Tuesday, September 11, 2012

Introduction to the Mishnah: Tractates Shabbat and Erubin



I'm going to introduce you to the Mishnah.  Don't worry if you don't know Hebrew.  Here's where you can find the English translations: Link 1Link 2.  Our method will be to review the tractates for a given topic (we'll start with Shabbat) and then we'll do a comparative study with the Tanak and New Testament so that we can discuss which aspects of the Mishnah are in accordance with the Written Torah and its spirit and which aspects may not be in accord.  Eventually, we might even uncover some of the principles for a One Law Messianic halacha.


For now, read through these introductions and then, when time allows, peruse the links above to see the relevant tractates for yourself.  Then feel free to share your initial impressions with everyone.

OVERVIEW OF MISHNAH

"The structure of the Talmud tracks the structure of the Mishna; therefore it is necessary to first understand how the Mishna is structured.

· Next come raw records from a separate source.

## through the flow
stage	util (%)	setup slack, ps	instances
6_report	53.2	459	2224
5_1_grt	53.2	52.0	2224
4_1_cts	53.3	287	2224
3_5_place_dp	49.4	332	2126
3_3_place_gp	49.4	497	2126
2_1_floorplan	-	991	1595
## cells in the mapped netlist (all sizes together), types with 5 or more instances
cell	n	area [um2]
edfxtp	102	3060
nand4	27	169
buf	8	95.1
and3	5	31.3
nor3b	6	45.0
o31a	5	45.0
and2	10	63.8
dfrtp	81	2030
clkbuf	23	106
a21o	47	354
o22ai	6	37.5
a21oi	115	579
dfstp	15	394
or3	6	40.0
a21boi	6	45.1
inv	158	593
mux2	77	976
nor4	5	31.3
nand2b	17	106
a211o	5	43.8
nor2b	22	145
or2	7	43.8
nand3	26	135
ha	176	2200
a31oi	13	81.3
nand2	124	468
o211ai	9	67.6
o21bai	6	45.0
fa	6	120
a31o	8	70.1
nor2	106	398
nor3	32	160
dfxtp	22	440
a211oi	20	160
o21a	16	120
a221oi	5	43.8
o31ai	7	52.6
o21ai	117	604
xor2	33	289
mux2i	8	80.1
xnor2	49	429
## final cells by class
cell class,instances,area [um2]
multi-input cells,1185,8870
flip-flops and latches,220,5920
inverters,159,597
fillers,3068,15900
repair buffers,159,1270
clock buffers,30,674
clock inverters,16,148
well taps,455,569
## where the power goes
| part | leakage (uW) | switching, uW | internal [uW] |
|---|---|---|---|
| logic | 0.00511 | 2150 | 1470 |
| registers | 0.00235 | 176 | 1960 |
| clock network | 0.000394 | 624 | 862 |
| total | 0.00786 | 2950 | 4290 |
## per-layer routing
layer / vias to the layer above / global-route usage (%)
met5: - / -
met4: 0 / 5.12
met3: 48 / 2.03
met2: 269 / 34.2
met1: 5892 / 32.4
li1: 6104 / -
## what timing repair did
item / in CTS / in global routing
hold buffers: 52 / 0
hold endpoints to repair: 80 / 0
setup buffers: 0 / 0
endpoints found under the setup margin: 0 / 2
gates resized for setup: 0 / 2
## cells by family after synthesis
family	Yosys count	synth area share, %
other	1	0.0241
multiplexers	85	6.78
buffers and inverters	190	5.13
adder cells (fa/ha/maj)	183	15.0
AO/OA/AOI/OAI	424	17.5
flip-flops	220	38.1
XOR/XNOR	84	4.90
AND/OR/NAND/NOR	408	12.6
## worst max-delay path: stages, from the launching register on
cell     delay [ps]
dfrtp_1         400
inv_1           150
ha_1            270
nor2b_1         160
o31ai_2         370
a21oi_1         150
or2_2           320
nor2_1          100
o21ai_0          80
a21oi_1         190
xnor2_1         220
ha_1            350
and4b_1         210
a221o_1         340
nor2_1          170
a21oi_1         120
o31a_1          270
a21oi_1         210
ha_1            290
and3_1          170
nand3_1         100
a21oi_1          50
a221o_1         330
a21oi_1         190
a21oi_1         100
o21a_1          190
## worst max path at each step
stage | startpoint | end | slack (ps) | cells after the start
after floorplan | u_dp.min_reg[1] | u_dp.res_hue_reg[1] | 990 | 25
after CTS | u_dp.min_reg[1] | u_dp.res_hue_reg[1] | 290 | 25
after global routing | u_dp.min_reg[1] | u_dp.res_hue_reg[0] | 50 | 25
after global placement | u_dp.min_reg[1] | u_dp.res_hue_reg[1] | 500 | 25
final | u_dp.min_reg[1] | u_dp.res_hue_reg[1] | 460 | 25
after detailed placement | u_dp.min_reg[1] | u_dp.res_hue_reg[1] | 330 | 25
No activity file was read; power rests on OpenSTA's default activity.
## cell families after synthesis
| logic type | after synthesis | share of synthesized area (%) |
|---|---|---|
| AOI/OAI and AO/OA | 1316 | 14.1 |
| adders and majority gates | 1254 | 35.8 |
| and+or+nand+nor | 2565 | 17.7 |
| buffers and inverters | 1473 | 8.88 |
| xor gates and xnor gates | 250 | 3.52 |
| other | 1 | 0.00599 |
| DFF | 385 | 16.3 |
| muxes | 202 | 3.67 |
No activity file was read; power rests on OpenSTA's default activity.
===== src/hdl/pfe_pkg.sv =====
// Shared types, codes and the per-entry fade step function of the palette fade engine.
package pfe_pkg;

    localparam int DEF_ENTRIES    = 64;
    localparam int DEF_FADE_STEPS = 22;
    localparam int DEF_STEP_SIZE  = 32;

    localparam logic [7:0] WHITE_LEVEL = 8'd224;

    localparam int CFG_IDX_W  = 2;
    localparam int CFG_DATA_W = 6;

    localparam logic [CFG_IDX_W-1:0] CFG_FADE_MODE   = 2'd0;
    localparam logic [CFG_IDX_W-1:0] CFG_FIRST_ENTRY = 2'd1;
    localparam logic [CFG_IDX_W-1:0] CFG_COUNT_M1    = 2'd2;
    localparam logic [CFG_IDX_W-1:0] CFG_SINGLE_BANK = 2'd3;

    localparam logic [2:0] MODE_NONE      = 3'd0;
    localparam logic [2:0] MODE_FADE_IN   = 3'd1;
    localparam logic [2:0] MODE_FADE_OUT  = 3'd2;
    localparam logic [2:0] MODE_FLASH_IN  = 3'd3;
    localparam logic [2:0] MODE_FLASH_OUT = 3'd4;

    localparam logic [1:0] FUNC_BEGIN = 2'd0;
    localparam logic [1:0] FUNC_TICK  = 2'd1;
    localparam logic [1:0] FUNC_LOAD  = 2'd2;
    localparam logic [1:0] FUNC_READ  = 2'd3;

    localparam logic [1:0] WR_ZERO  = 2'd0;
    localparam logic [1:0] WR_WHITE = 2'd1;
    localparam logic [1:0] WR_STEP  = 2'd2;

    localparam logic [1:0] OUT_ZERO = 2'd0;
    localparam logic [1:0] OUT_TICK = 2'd1;
    localparam logic [1:0] OUT_READ = 2'd2;

    typedef struct packed {
        logic [1:0] func;
        logic       bank;
        logic [5:0] index;
        logic [7:0] red;
        logic [7:0] green;
        logic [7:0] blue;
    } t_in_word;

    typedef struct packed {
        logic       done_res;
        logic [7:0] cur_red;
        logic [7:0] cur_green;
        logic [7:0] cur_blue;
    } t_out_word;

    typedef struct packed {
        logic       cap_item;
        logic       cnt_clear;
        logic       cnt_step;
        logic       tgt_we;
        logic       rd_en;
        logic       rd_item;
        logic       wr_en;
        logic [1:0] wr_sel;
        logic       out_load;
        logic [1:0] out_sel;
    } t_cmd;

    typedef struct packed {
        logic [1:0] func;
        logic [2:0] mode;
        logic       single_bank;
    } t_status;

    function automatic logic mode_active(input logic [2:0] mode);
        return (mode == MODE_FADE_IN) || (mode == MODE_FADE_OUT) ||
               (mode == MODE_FLASH_IN) || (mode == MODE_FLASH_OUT);
    endfunction

    function automatic logic [23:0] step_color(input logic [2:0]  mode,
                                               input logic [23:0] cur,
                                               input logic [23:0] tgt,
                                               input logic [7:0]  step);
        logic [7:0] r;
        logic [7:0] g;
        logic [7:0] b;
        logic [7:0] tr;
        logic [7:0] tg;
        logic [7:0] tb;
        r  = cur[23:16];
        g  = cur[15:8];
        b  = cur[7:0];
        tr = tgt[23:16];
        tg = tgt[15:8];
        tb = tgt[7:0];
        case (mode)
            MODE_FADE_IN: begin
                if (tb > b)      b = b + step;
                else if (tg > g) g = g + step;
                else if (tr > r) r = r + step;
            end
            MODE_FADE_OUT: begin
                if (r != 8'd0)      r = r - step;
                else if (g != 8'd0) g = g - step;
                else if (b != 8'd0) b = b - step;
            end
            MODE_FLASH_IN: begin
                if (tb < b)      b = b - step;
                else if (tg < g) g = g - step;
                else if (tr < r) r = r - step;
            end
            default: begin
                if (r != WHITE_LEVEL)      r = r + step;
                else if (g != WHITE_LEVEL) g = g + step;
                else if (b != WHITE_LEVEL) b = b + step;
            end
        endcase
        return {r, g, b};
    endfunction

endpackage


===== src/hdl/pfe_ctrl.sv =====
// Controller: item sequencing, palette sweep counters and output handshake.
module pfe_ctrl
    import pfe_pkg::*;
#(
    parameter int ENTRIES = DEF_ENTRIES,
    localparam int EW     = $clog2(ENTRIES),
    localparam int AW     = EW + 1,
    localparam int RW     = ((EW + 1) > 7) ? (EW + 1) : 7
) (
    input  logic          i_clk,
    input  logic          i_rst_n,
    input  logic          i_in_valid,
    output logic          o_in_ready,
    output logic          o_out_valid,
    input  logic          i_out_ready,
    input  t_status       i_status,
    input  logic [RW-1:0] i_lo,
    input  logic [RW-1:0] i_hi,
    output t_cmd          o_cmd,
    output logic [AW-1:0] o_sweep_addr,
    output logic [AW-1:0] o_wr_addr
);

    localparam logic [2:0] ST_IDLE     = 3'd0;
    localparam logic [2:0] ST_DISPATCH = 3'd1;
    localparam logic [2:0] ST_SWEEP    = 3'd2;
    localparam logic [2:0] ST_DRAIN    = 3'd3;
    localparam logic [2:0] ST_READ     = 3'd4;
    localparam logic [2:0] ST_FINISH   = 3'd5;

    logic [2:0]    r_state,     n_state;
    logic          r_bank,      n_bank;
    logic [RW-1:0] r_entry,     n_entry;
    logic          r_two_banks, n_two_banks;
    logic          r_clearing,  n_clearing;
    logic [1:0]    r_wsel,      n_wsel;
    logic [1:0]    r_osel,      n_osel;
    logic          r_out_valid, n_out_valid;
    logic          r_pend;
    logic [AW-1:0] r_paddr;

    logic [RW-1:0] s_lo;
    logic [RW-1:0] s_hi;
    logic [RW-1:0] entry_inc;
    logic          in_mode;

    assign s_lo      = r_clearing ? '0 : i_lo;
    assign s_hi      = r_clearing ? RW'(ENTRIES) : i_hi;
    assign entry_inc = r_entry + RW'(1);
    assign in_mode   = (i_status.mode == MODE_FADE_IN) || (i_status.mode == MODE_FLASH_IN);

    assign o_sweep_addr = {r_bank, r_entry[EW-1:0]};
    assign o_wr_addr    = r_paddr;
    assign o_in_ready   = (r_state == ST_IDLE);
    assign o_out_valid  = r_out_valid;

    always_comb begin
        n_state     = r_state;
        n_bank      = r_bank;
        n_entry     = r_entry;
        n_two_banks = r_two_banks;
        n_clearing  = r_clearing;
        n_wsel      = r_wsel;
        n_osel      = r_osel;
        o_cmd       = '0;
        o_cmd.wr_en  = r_pend;
        o_cmd.wr_sel = r_wsel;
        o_cmd.out_sel = r_osel;
        case (r_state)
            ST_IDLE: begin
                if (i_in_valid) begin
                    o_cmd.cap_item = 1'b1;
                    n_state        = ST_DISPATCH;
                end
            end
            ST_DISPATCH: begin
                n_osel  = OUT_ZERO;
                n_state = ST_FINISH;
                n_bank  = 1'b0;
                n_entry = i_lo;
                case (i_status.func)
                    FUNC_BEGIN: begin
                        o_cmd.cnt_clear = mode_active(i_status.mode);
                        n_two_banks     = 1'b0;
                        n_wsel = (i_status.mode == MODE_FADE_IN) ? WR_ZERO : WR_WHITE;
                        if (in_mode && (i_lo < i_hi)) begin
                            n_state = ST_SWEEP;
                        end
                    end
                    FUNC_TICK: begin
                        o_cmd.cnt_step = 1'b1;
                        n_osel         = OUT_TICK;
                        n_wsel         = WR_STEP;
                        n_two_banks    = !(in_mode && i_status.single_bank);
                        if (mode_active(i_status.mode) && (i_lo < i_hi)) begin
                            n_state = ST_SWEEP;
                        end
                    end
                    FUNC_LOAD: begin
                        o_cmd.tgt_we = 1'b1;
                    end
                    FUNC_READ: begin
                        o_cmd.rd_en   = 1'b1;
                        o_cmd.rd_item = 1'b1;
                        n_osel        = OUT_READ;
                        n_state       = ST_READ;
                    end
                    default: ;
                endcase
            end
            ST_SWEEP: begin
                o_cmd.rd_en = 1'b1;
                if (entry_inc >= s_hi) begin
                    if (!r_bank && r_two_banks) begin
                        n_bank  = 1'b1;
                        n_entry = s_lo;
                    end else begin
                        n_state = ST_DRAIN;
                    end
                end else begin
                    n_entry = entry_inc;
                end
            end
            ST_DRAIN: begin
                n_state    = r_clearing ? ST_IDLE : ST_FINISH;
                n_clearing = 1'b0;
            end
            ST_READ: begin
                n_state = ST_FINISH;
            end
            ST_FINISH: begin
                if (!r_out_valid || i_out_ready) begin
                    o_cmd.out_load = 1'b1;
                    n_state        = ST_IDLE;
                end
            end
            default: begin
                n_state = ST_IDLE;
            end
        endcase
        if (o_cmd.out_load) begin
            n_out_valid = 1'b1;
        end else if (r_out_valid && i_out_ready) begin
            n_out_valid = 1'b0;
        end else begin
            n_out_valid = r_out_valid;
        end
    end

    always_ff @(posedge i_clk) begin
        if (!i_rst_n) begin
            r_state     <= ST_SWEEP;
            r_bank      <= 1'b0;
            r_entry     <= '0;
            r_two_banks <= 1'b1;
            r_clearing  <= 1'b1;
            r_wsel      <= WR_ZERO;
            r_osel      <= OUT_ZERO;
            r_out_valid <= 1'b0;
            r_pend      <= 1'b0;
        end else begin
            r_state     <= n_state;
            r_bank      <= n_bank;
            r_entry     <= n_entry;
            r_two_banks <= n_two_banks;
            r_clearing  <= n_clearing;
            r_wsel      <= n_wsel;
            r_osel      <= n_osel;
            r_out_valid <= n_out_valid;
            r_pend      <= (r_state == ST_SWEEP);
        end
    end

    always_ff @(posedge i_clk) begin
        r_paddr <= o_sweep_addr;
    end

endmodule


===== config.mk =====
export PLATFORM = sky130hd
export DESIGN_NAME = pfe_ctrl
export DESIGN_NICKNAME = d
export VERILOG_FILES = /design/src/hdl/pfe_pkg.sv /design/src/hdl/pfe_ctrl.sv
export SDC_FILE = /design/constraint.sdc
export NUM_CORES = 1
export LEC_CHECK = 0
export ABC_AREA = 1
export BUFFER_PORTS_ARGS = -buffer_cell sky130_fd_sc_hd__buf_2
export CAP_MARGIN = 15
export CORE_MARGIN = 2
export CORE_UTILIZATION = 27
export DETAILED_ROUTE_END_ITERATION = 16
export PLACE_DENSITY_LB_ADDON = 0.3
export RECOVER_POWER = 100
export SYNTH_ARGS = -nofsm -noshare
export SYNTH_HDL_FRONTEND = slang
export SYNTH_SLANG_ARGS = --single-unit

===== constraint.sdc =====
create_clock -name i_clk -period 2.2 [get_ports i_clk]
set_input_delay 0.22 -clock i_clk [delete_from_list [all_inputs] [get_ports i_clk]]
set_output_delay 0.22 -clock i_clk [all_outputs]
set_load 0.01 [all_outputs]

The Mishna is divided into six “orders” (seder-sing., sedarim-pl.), each dealing with a subject area: (1) Zeraim (lit.-seeds), laws dealing with agricultural and food laws; (2) Moed (lit.- holidays), laws relating to holiday and Sabbath rituals; (3) Nashim (lit.-women), laws relating to marriage and divorce; (4) Nezikin (lit.-damages), laws of tort, evidence, and other civil and criminal matters; (5) Kodoshim (lit.-holy things), laws relating to the Temple sacrifice and ritual; and (6) Taharot (lit.-purity), laws relating to ritual purity. Each order is divided into tractates (masekhet-sing., masekhtot-pl.). Each tractate is divided into chapters, and each chapter is made of up individual laws called mishnayot (mishna-sing.).17 Although the Talmud’s trac- tates and chapters track the tractates and chapters of the Mishna, it is important to note that the Talmud does not contain a tractate for every Mishna tractate," (Hollander).

INTRODUCTION AND OUTLINE TO MISHNAH TRACTATE SHABBAT:

"This tractate takes up three principal concerns.  The first is preparation of the Israelite for the Sabbath, with special attention to designating proper materials for a lamp, proper modes of keeping food warm, and appropriate clothing to be worn on that day (chapters 2 through 6).  The second is abstaining from servile labor, with special attention (in chapters 8,9,10,11) in particular to transporting an object from private to public domain.  The third is effecting certain permitted acts of labor (chapters 16 through 24), e.g., preparing certain kinds of food on the Sabbath for humans and for beasts, performing a rite of circumcision, and the like.  This third unit, moreover, pays some attention to prohibited acts, e.g., handling objects which may not be used, and therefore also may not be handled, on the Sabbath.  The tractate as a whole speaks of (1) preparing for the Sabbath, then of (2) what may not, and (3) what may, be done on the Sabbath," (Neusner, The Talmud of the Land of Israel, Vol. 11: Shabbat).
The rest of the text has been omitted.